*Your instructions*
Your task is to restate exactly the lines from the one holding "resp_err 1, grant" to the end of the entries below, inclusive.

··· Records shown

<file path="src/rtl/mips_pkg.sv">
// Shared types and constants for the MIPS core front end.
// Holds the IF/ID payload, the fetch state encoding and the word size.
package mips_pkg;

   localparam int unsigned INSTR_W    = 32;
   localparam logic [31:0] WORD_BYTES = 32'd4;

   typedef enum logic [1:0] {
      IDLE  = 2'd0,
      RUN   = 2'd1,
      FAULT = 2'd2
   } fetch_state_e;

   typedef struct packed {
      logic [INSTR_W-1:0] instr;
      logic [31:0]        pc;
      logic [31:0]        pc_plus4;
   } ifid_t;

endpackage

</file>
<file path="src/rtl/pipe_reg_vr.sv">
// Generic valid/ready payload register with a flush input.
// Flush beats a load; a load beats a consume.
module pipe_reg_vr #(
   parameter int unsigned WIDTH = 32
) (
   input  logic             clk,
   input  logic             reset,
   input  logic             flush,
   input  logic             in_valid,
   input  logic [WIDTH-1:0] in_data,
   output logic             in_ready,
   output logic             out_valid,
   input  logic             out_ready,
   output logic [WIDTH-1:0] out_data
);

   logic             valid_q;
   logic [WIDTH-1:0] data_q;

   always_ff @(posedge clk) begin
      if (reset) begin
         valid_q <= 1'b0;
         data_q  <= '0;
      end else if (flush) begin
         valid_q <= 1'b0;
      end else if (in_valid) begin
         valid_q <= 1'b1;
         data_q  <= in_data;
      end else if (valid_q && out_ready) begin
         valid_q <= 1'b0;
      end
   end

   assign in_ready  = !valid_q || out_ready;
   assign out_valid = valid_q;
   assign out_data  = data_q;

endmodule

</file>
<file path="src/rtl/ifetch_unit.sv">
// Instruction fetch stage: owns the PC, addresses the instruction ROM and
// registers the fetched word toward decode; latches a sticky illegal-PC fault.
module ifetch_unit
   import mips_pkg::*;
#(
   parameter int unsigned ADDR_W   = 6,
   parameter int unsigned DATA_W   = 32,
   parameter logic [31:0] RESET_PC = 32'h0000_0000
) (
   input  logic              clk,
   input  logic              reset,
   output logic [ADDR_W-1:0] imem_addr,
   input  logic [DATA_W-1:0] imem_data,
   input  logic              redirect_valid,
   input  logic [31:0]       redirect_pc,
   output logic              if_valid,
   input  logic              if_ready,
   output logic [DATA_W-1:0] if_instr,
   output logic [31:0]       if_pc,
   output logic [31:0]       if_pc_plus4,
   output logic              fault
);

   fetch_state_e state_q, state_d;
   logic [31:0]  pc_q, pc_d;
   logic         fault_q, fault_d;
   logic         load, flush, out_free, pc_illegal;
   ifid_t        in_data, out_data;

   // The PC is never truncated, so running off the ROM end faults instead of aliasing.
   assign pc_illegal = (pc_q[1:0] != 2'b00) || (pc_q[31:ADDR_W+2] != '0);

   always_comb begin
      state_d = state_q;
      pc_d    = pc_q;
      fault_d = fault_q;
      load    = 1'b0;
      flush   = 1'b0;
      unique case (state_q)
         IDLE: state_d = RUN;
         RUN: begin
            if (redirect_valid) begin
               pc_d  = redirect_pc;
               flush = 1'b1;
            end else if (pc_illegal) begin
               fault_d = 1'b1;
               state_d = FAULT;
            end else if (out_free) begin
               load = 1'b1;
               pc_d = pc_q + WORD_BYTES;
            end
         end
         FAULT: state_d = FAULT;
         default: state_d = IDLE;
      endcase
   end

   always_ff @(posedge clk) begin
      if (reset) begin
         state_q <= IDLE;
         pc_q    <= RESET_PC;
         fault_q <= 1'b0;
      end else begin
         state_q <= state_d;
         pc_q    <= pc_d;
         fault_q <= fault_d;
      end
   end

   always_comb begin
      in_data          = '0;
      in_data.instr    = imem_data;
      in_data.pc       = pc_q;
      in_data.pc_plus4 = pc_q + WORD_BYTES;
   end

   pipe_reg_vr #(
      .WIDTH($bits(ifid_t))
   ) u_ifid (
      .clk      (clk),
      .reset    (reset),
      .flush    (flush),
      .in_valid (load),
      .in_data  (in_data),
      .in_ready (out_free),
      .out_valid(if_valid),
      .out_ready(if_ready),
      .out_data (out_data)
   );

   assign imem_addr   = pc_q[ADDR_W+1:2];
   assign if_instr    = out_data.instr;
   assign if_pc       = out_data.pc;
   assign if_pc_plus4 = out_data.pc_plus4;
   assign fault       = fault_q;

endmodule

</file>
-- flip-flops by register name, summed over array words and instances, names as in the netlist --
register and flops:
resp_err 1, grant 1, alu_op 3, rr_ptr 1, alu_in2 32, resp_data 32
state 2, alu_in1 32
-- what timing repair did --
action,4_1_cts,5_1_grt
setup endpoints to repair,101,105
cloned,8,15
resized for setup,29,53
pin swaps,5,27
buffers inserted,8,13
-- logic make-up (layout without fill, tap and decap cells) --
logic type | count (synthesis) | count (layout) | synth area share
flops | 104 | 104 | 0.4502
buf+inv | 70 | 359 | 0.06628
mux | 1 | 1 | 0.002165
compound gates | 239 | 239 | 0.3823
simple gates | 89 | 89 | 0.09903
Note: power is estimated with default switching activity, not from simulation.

······

*Answer for the task*
resp_err 1, grant 1, alu_op 3, rr_ptr 1, alu_in2 32, resp_data 32
state 2, alu_in1 32
-- what timing repair did --
action,4_1_cts,5_1_grt
setup endpoints to repair,101,105
cloned,8,15
resized for setup,29,53
pin swaps,5,27
buffers inserted,8,13
-- logic make-up (layout without fill, tap and decap cells) --
logic type | count (synthesis) | count (layout) | synth area share
flops | 104 | 104 | 0.4502
buf+inv | 70 | 359 | 0.06628
mux | 1 | 1 | 0.002165
compound gates | 239 | 239 | 0.3823
simple gates | 89 | 89 | 0.09903
Note: power is estimated with default switching activity, not from simulation.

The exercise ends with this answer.